The volume between two surfaces can be calculated by

`V=int int_D (z_(t o p)-z_(b o t)) dA`

Where `D` is the area contained by the boundary of the volume projected onto the xy-plane.

To find `D` we need to solve when they two surfaces meet.
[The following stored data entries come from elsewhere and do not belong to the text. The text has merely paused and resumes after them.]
File: src/rtl/fpu_mant_mult.sv
// Iterative 24x24 unsigned mantissa multiplier feeding the FPU's mult_result input.
// Retires BITS_PER_CYCLE bits of opb's mantissa per cycle with a start/busy/valid handshake.
module fpu_mant_mult #(
  parameter int unsigned BITS_PER_CYCLE = 4
) (
  input  logic        clk,
  input  logic        rst,
  input  logic [31:0] opa,
  input  logic [31:0] opb,
  input  logic        new_input,
  input  logic        flush,
  output logic [47:0] mult_result,
  output logic        mult_valid,
  output logic        mult_busy
);

  localparam int unsigned MAN_W  = 24;
  localparam int unsigned PROD_W = 48;
  localparam int unsigned ITER   = MAN_W / BITS_PER_CYCLE;
  localparam int unsigned CNT_W  = (ITER > 1) ? $clog2(ITER) : 1;
  localparam logic [CNT_W-1:0] LAST_CNT = CNT_W'(ITER - 1);

  if ((BITS_PER_CYCLE == 0) || (MAN_W % BITS_PER_CYCLE != 0)) begin : g_bad_param
    $error("fpu_mant_mult: BITS_PER_CYCLE must divide 24");
  end

  typedef enum logic [1:0] {
    IDLE = 2'd0,
    RUN  = 2'd1,
    DONE = 2'd2
  } state_t;

  state_t              state;
  logic [MAN_W-1:0]    man_a;
  logic [MAN_W-1:0]    man_b;
  logic [PROD_W-1:0]   acc;
  logic [CNT_W-1:0]    cnt;

  logic [MAN_W-1:0]          man_a_c;
  logic [MAN_W-1:0]          man_b_c;
  logic                      accept_c;
  int unsigned               shamt_c;
  logic [BITS_PER_CYCLE-1:0] digit_c;
  logic [PROD_W-1:0]         partial_c;
  logic [PROD_W-1:0]         acc_sum_c;
  logic                      unused_sign;

  // Hidden bit is set for any nonzero exponent, so Inf/NaN are treated as normals.
  function automatic logic [MAN_W-1:0] mantissa(input logic [30:0] f);
    return {(f[30:23] != 8'd0), f[22:0]};
  endfunction

  assign man_a_c     = mantissa(opa[30:0]);
  assign man_b_c     = mantissa(opb[30:0]);
  assign unused_sign = opa[31] ^ opb[31];
  assign accept_c    = new_input && !flush;
  assign mult_busy   = (state == RUN);

  // One radix-2^B digit of man_b times man_a, aligned to its weight.
  always_comb begin
    shamt_c   = 32'(cnt) * BITS_PER_CYCLE;
    digit_c   = BITS_PER_CYCLE'(man_b >> shamt_c);
    partial_c = (PROD_W'(man_a) * PROD_W'(digit_c)) << shamt_c;
    acc_sum_c = acc + partial_c;
  end

  always_ff @(posedge clk) begin
    if (rst) begin
      state       <= IDLE;
      man_a       <= '0;
      man_b       <= '0;
      acc         <= '0;
      cnt         <= '0;
      mult_result <= '0;
      mult_valid  <= 1'b0;
    end else begin
      mult_valid <= 1'b0;
      case (state)
        // DONE behaves like IDLE for acceptance, allowing gap-free restarts.
        IDLE, DONE: begin
          if (accept_c) begin
            man_a <= man_a_c;
            man_b <= man_b_c;
            acc   <= '0;
            cnt   <= '0;
            state <= RUN;
          end else begin
            state <= IDLE;
          end
        end
        RUN: begin
          if (flush) begin
            state <= IDLE;
          end else begin
            acc <= acc_sum_c;
            cnt <= cnt + CNT_W'(1);
            if (cnt == LAST_CNT) begin
              mult_result <= acc_sum_c;
              mult_valid  <= 1'b1;
              state       <= DONE;
            end
          end
        end
        default: state <= IDLE;
      endcase
    end
  end

endmodule

File: config.mk
export PLATFORM = sky130hd
export DESIGN_NAME = fpu_mant_mult
export DESIGN_NICKNAME = d
export VERILOG_FILES = /design/src/rtl/fpu_mant_mult.sv
export SDC_FILE = /design/constraint.sdc
export NUM_CORES = 1
export LEC_CHECK = 0
export CAP_MARGIN = 30
export CELL_PAD_IN_SITES_DETAIL_PLACEMENT = 1
export CELL_PAD_IN_SITES_GLOBAL_PLACEMENT = 1
export CORE_UTILIZATION = 39
export DETAILED_ROUTE_END_ITERATION = 8
export PLACE_DENSITY_LB_ADDON = 0.3
export SYNTH_ARGS = -nofsm -noshare
export SYNTH_HDL_FRONTEND = slang
export SYNTH_SLANG_ARGS = --single-unit
export TNS_END_PERCENT = 30
File: constraint.sdc
create_clock -name clk -period 8.34 [get_ports clk]
set_input_delay 0.834 -clock clk [delete_from_list [all_inputs] [get_ports clk]]
set_output_delay 0.834 -clock clk [all_outputs]
set_load 0.005 [all_outputs]
==> metrics.md <==
| Metric | Value |
|---|---|
| Status | finished, final reports clean |
| WP buf/inv | 7 |
| #FFs+latches synth | 150 |
| Synth warn | 0 |
| Via Count | 11,500 |
| Number of global-route vias before repair | 11,700 |
| Worst path top cell family by delay | compound AO/OA/AOI/OAI gates |
| Max FO, Critical Path | 12 |
| Layout cell share with drive strength beyond 1 | 0.0700 |
| Fin nets | 1,896 |
| R2R Path End | acc[41]$_SDFFE_PP0P_ |
| Post-synthesis net count | 1,799 |
| DRT Wirelength | 38.3 mm |
| Power density over cell area | 122 nW/um2 |
| Setup violators final | 0 |
| Die area | 31,800 um2 |
| Worst Reg-to-Reg Cells | 33 |
| WL per Instance | 18.1 um |
| Initial DRC Count | 564 |
| Diode count | 0 |
| Detail Placement HPWL | 28.8 mm |
| Area growth, synth to finish | 20.2% |
| DR pass1 iterations | 5 |
| Worst EP arrival | 8.32 ns |
| Chip width | 178 um |
| EDFF count, synth | 0 |
| Worst VDD drop | 133 uV |
| # DRC | 0 |
| Required time of the critical path | 8.65 ns |
| Crit start category | register |
| Dominant synthesized flop cell | dfxtp_1 |
| Dominant cell type by area after synthesis | dfxtp_1 |
| Yosys cell types | 72 |
| Register area share after synthesis | 0.248 |
| DR vias/cell | 5.47 |
| Asr flop ratio synth | 0 |
| Die height | 178 um |
| Antenna Violating Nets Remaining | 0 |
| Most common cell on crit path | buf_4 |
| Initial Util | 0.397 |
| CP Depth | 33 |
| Worst Setup SP | cnt[0]$_SDFFE_PP0P_ |
| Largest net degree at the start of global routing | 95 |
| Hold Crit Class | reg2reg |
| Clk_lat worst skew | 0.44 ns |
| DP Worst Slack | 0.116 ns |
| Critical path's slowest cell | mux4_2 |
| CTS Buf Count | 17 |
| Worst-Margin Slew | 0.955 ns |
| Final Worst Setup Slack | 0.332 ns |
| Synth area leaders | dfxtp_1 (25%), ha_1 (8.4%), nand2_1 (8.1%) |
| Worst slew margin | 0.363 |
| Setup crit end | acc[41]$_SDFFE_PP0P_ |
| Core area | 30,600 um2 |
| Initial antenna violation count | 0 |
| Final Hold Viols | 0 |
| Setup crit end kind | register |
| FF-to-FF Start | cnt[0]$_SDFFE_PP0P_ |
| Total GRT Usage | 0.243 |
| Mapped cell area | 12,100 um2 |
| Max stage delay on crit path | 0.57 ns |
| TritonCTS Sinks | 150 |
| Htree depth | 4 |
| Synth top area share | 0.248 |
| Area of the multi-input gates | 8430 um2 |
| Tmin final | 8.01 ns |
| Achievable Freq | 0.125 GHz |
| I/O pins | 118 |
| Worst reg-to-reg setup slack | 0.33 ns |
| Clk buf depth | 2 |
| Clock root buffer | clkbuf_16 |
| Syn Inst Count | 1,605 |
| CTS tree | yes |
| Maxcap violations | 0 |
| Fillcell total | 3,748 |
| Setup CP Type | reg2reg |
| Syn Area/Cell | 7.56 um2 |
| Site Rows | 64 |
| Worst-path clk slew | 0.07 ns |
| Final clock skew | 0.0135 ns |
| Post-route clock period utilization | 0.960 |
| FF+latch area | 3010 um2 |
| Routability cong. | 0.891 |
| Most frequent cell after synthesis | nand2_1 |
| Total grt overflow | 0 |
| Top cells by count, synth | nand2_1 (263), a21oi_1 (170), dfxtp_1 (150) |
| Final Slew Violations | 0 |
| Post-layout util | 0.477 |
| First-pass GRT wire length | 61.2 mm |
| P_leak | 0.00618 uW |
| Hold Buf Count CTS | 0 |
| Port bufs | 115 |
flip-flops by register name, indices dropped and copies added, names as in the netlist:
register and cells:
man_a 24, man_b 24, mult_result 48, cnt 3
acc 48, mult_valid 1, state 2
tightest hold or removal path, cell delays in order, from the launching register on:
cell and delay (ns):
dfxtp_1 0.31, nand2_1 0.05, a21oi_1 0.05
routing by layer:
metal,share of wire,global-route usage,wire length [um],up-vias
met5,0,0,0,-
met4,0.022,0.0809,825,0
met3,0.031,0.0292,1180,49
met2,0.47,0.404,18000,210
met1,0.48,0.323,18300,5565
li1,-,-,-,5719
layout by cell type, fill, tap and decap left out, types with 52 or more instances in the layout:
cell type	n
a21oi_1	166
buf_4	52
clkdlybuf4s50_1	114
dfxtp_1	148
ha_1	80
inv_1	111
nand2_1	263
nor2_1	107
nor2b_1	68
o21ai_0	60
stage by stage:
stage / setup TNS [ns] / area, um2 / hold slack (ns) / instances / power (uW)
5_1_grt: -0.00912 / 14600 / 0.476 / 2111 / 1850
3_5_place_dp: 0 / 13900 / 0.448 / 2074 / 931
6_report: 0 / 14600 / 0.456 / 2111 / 1780
4_1_cts: 0 / 14500 / 0.458 / 2106 / 1800
2_1_floorplan: 0 / 12100 / 0.433 / 1605 / 853
3_3_place_gp: 0 / 13800 / 0.439 / 2073 / 925
what timing repair did:
item | in CTS | in global routing
endpoints found under the setup margin | 0 | 37
resized for setup | 0 | 15
setup buffers | 0 | 4
worst min-delay path by stage:
stage | from | endpoint | slack [ns] | cells after the start
6_report | mult_result[11]$_SDFFE_PP0P_ | mult_result[11]$_SDFFE_PP0P_ | 0.46 | 2
5_1_grt | man_b[9]$_SDFFE_PP0P_ | man_b[9]$_SDFFE_PP0P_ | 0.48 | 2
4_1_cts | mult_result[11]$_SDFFE_PP0P_ | mult_result[11]$_SDFFE_PP0P_ | 0.46 | 2
3_5_place_dp | mult_result[11]$_SDFFE_PP0P_ | mult_result[11]$_SDFFE_PP0P_ | 0.45 | 2
3_3_place_gp | man_b[2]$_SDFFE_PP0P_ | man_b[2]$_SDFFE_PP0P_ | 0.44 | 2
2_1_floorplan | man_b[10]$_SDFFE_PP0P_ | man_b[10]$_SDFFE_PP0P_ | 0.43 | 2
cells by family (layout without fill, tap and decap cells):
group           Yosys count  count (layout)  share of synthesized area
compound gates          432             432                      0.224
xor+xnor                 62              62                     0.0448
fa+ha+maj               126             126                      0.158
buf+inv                 205             315                     0.0635
flops                   150             150                      0.248
mux                      32              32                     0.0308
simple gates            598             598                      0.232
power by group:
group / leakage, uW / internal [uW] / switching [uW]
registers: 0.00121 / 728 / 11.3
clock network: 0.000300 / 485 / 378
logic: 0.00467 / 76.1 / 102
total: 0.00618 / 1290 / 492
cell type report:
type / instances / share of cell area
clock buffers: 17 / 0.0292
clock inverters: 15 / 0.0142
inverters: 113 / 0.0291
multi-input cells: 1250 / 0.578
flip-flops and latches: 150 / 0.206
well taps: 396 / 0.0340
repair buffers: 170 / 0.109
(Power assumes the default switching activity.)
Solve for `z` on both equations and set them equal to each other.

We have `z=sqrt(x^2+y^2)`

and

`z^2+x^2+y^2=1`

`z=+-sqrt(1-(x^2+y^2))`

Notice that the bottom half of the sphere `z=-sqrt(1-(x^2+y^2))` is irrelevant here because it does not intersect with the cone. The following condition is true to find the curve of intersection.

`z=z`

`sqrt(x^2+y^2)=sqrt(1-(x^2+y^2))`

Switch to polar coordinates to simplify the problem.

`r=sqrt(1-r^2)`

`2r^2=1`

`r=1/sqrt(2)`

The boundary of the volume is a circle of radius `1/sqrt(2)` . Then `D` is

`D={(r,theta)|0lt= r =lt1/sqrt(2), 0lt= theta lt= 2pi}`

Now preform the double integral.

`V=int int_D [(sqrt(1-(x^2+y^2)))-(sqrt(x^2+y^2))] dxdy`

`V=int_0^(2pi) int_0^(1/sqrt(2)) ((sqrt(1-r^2))-r)r dr d(theta)`

`V=int_0^(2pi) int_0^(1/sqrt(2))((1-r^2)^(3/2)-r^2)dr d(theta)`

`V=int_0^(2pi) int_0^(1/sqrt(2))(r(1-r^2)^(1/2)-r^2)dr d(theta)`

`V=int_0^(2pi) int_0^(1/sqrt(2))(r(1-r^2)^(1/2))dr d(theta)-int_0^(2pi) int_0^(1/sqrt(2))r^2dr d(theta)`

On the first integral, let `u=1-r^2` `->` `du=-2r dr`

`V=int_0^(2pi) int_0^(1/sqrt(2)) r(u)^(1/2)((du)/(-2r)) d(theta)-int_0^(2pi) int_0^(1/sqrt(2))r^2dr d(theta)`

`V=int_0^(2pi) int_0^(1/sqrt(2)) (-1/2)(u)^(1/2) du d(theta)-int_0^(2pi) int_0^(1/sqrt(2))r^2dr d(theta)`

Integrate `u` and substitute back in for `r` .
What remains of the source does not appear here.